SOTTILE

improvvisazione per flauto, corpi e luogo

 

di e con Caterina Gottardo, Carla Marazzato, Paolo Pascolo

 

Questo pezzo nasce da una ricerca sulla relazione tra suono e movimento in improvvisazione.

Un lavoro che parte dalla sensorialità, ovvero dalla scelta, di musicisti e danzatori, di porsi in maniera “passiva” rispetto agli stimoli sensoriali e di lasciare che le risposte creative emergano spontaneamente, divenendo a loro volta stimolo motorio, visivo, uditivo che nutre l’improvvisazione continuamente.

Successivamente, l’attenzione si è andata allargando allo spazio intorno, ovvero ai luoghi specifici in cui di volta in volta l’improvvisazione si è svolta.

Pochi elementi, semplici: sensi, relazione, luogo.
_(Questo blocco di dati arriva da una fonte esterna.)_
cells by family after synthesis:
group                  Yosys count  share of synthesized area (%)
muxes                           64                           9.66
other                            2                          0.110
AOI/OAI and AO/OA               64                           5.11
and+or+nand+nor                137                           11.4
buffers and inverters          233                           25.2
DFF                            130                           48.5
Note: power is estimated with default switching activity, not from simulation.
[src/nebula_pkg.sv]
/* Nebula fabric shared definitions */
package nebula_pkg;

    typedef logic [31:0] wb_addr_t;    // Byte address
    typedef logic [31:0] wb_data_t;
    typedef logic [3:0]  wb_sel_t;     // One bit per byte lane
    typedef logic [3:0]  team_idx_t;   // 0 means no team

    // Address map, one 1 MiB window per block
    localparam wb_addr_t WIN_MASK    = 32'hFFF0_0000;
    localparam wb_addr_t SRAM_BASE   = 32'h3000_0000;
    localparam wb_addr_t GPIO_BASE   = 32'h3010_0000;
    localparam wb_addr_t LA_BASE     = 32'h3020_0000;
    localparam wb_addr_t TEAM_BASE   = 32'h3030_0000;
    localparam wb_addr_t TEAM_STRIDE = 32'h0001_0000;  // 64 KiB per team

    // Decoder port order
    localparam int P_SRAM  = 0;
    localparam int P_GPIO  = 1;
    localparam int P_LA    = 2;
    localparam int P_TEAM0 = 3;    // Team t on port P_TEAM0 + t - 1

    localparam wb_data_t ERR_WORD = 32'hDEAD_BEEF;  // Unmapped read data

endpackage

[src/la_mux.sv]
/* Logic analyzer lane selector */
`timescale 1ns/1ps

module la_mux #(
    parameter int NUM_TEAMS = 2
) (
    input  logic                     wb_clk_i,
    input  logic                     rst_i,
    input  logic                     wbs_cyc_i, wbs_stb_i, wbs_we_i,
    input  nebula_pkg::wb_addr_t     wbs_adr_i,
    input  nebula_pkg::wb_data_t     wbs_dat_i,
    input  nebula_pkg::wb_sel_t      wbs_sel_i,
    output logic                     wbs_ack_o,
    output nebula_pkg::wb_data_t     wbs_dat_o,
    input  logic [NUM_TEAMS*128-1:0] designs_la_out_i,
    output logic [127:0]             la_data_out_o
);
    import nebula_pkg::*;

    team_idx_t  lane_sel_q [4];
    logic [1:0] lane;
    logic       acc;

    assign lane = wbs_adr_i[3:2];
    assign acc  = wbs_cyc_i & wbs_stb_i & ~wbs_ack_o;

    always_ff @(posedge wb_clk_i) begin
        if (rst_i) begin
            wbs_ack_o <= 1'b0;
            for (int k = 0; k < 4; k++)
                lane_sel_q[k] <= '0;
        end else begin
            wbs_ack_o <= acc;
            if (acc && wbs_we_i && wbs_sel_i[0])
                lane_sel_q[lane] <= team_idx_t'(wbs_dat_i[3:0]);
        end
    end

    always_ff @(posedge wb_clk_i) begin
        if (acc)
            wbs_dat_o <= wb_data_t'(lane_sel_q[lane]);
    end

    always_comb begin
        for (int k = 0; k < 4; k++) begin
            la_data_out_o[32*k +: 32] = '0;    // Lane idle without a valid team
            if (lane_sel_q[k] != '0 && int'(lane_sel_q[k]) <= NUM_TEAMS)
                la_data_out_o[32*k +: 32] =
                    designs_la_out_i[(int'(lane_sel_q[k]) - 1) * 128 + 32*k +: 32];
        end
    end

endmodule

[config.mk]
export PLATFORM = sky130hd
export DESIGN_NAME = la_mux
export DESIGN_NICKNAME = d
export VERILOG_FILES = /design/src/nebula_pkg.sv /design/src/la_mux.sv
export SDC_FILE = /design/constraint.sdc
export NUM_CORES = 1
export LEC_CHECK = 0
export CORE_AREA = 2 2 188 190
export CTS_CLUSTER_DIAMETER = 80
export CTS_CLUSTER_SIZE = 12
export DETAILED_ROUTE_END_ITERATION = 16
export DIE_AREA = 0 0 190 192
export DONT_BUFFER_PORTS = 1
export PLACE_DENSITY = 0.3
export SYNTH_ARGS = -nofsm -noshare
export SYNTH_HDL_FRONTEND = slang
export SYNTH_SLANG_ARGS = --single-unit
[constraint.sdc]
create_clock -name wb_clk_i -period 2.7 [get_ports wb_clk_i]
set_input_delay 0.675 -clock wb_clk_i [delete_from_list [all_inputs] [get_ports wb_clk_i]]
set_output_delay 0.675 -clock wb_clk_i [all_outputs]
set_load 0.05 [all_outputs]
Due corpi che danzano, un flauto che suona, immersi nella multidimensionalità di un luogo vero, respirato, ricco di luci cangianti, odori, rumori, presenze.

Il pubblico non è spettatore di un prodotto finito, ma piuttosto diviene partecipe di un’attitudine trasmessa dai performer: quella dell’ascolto sottile e della percezione amplificata.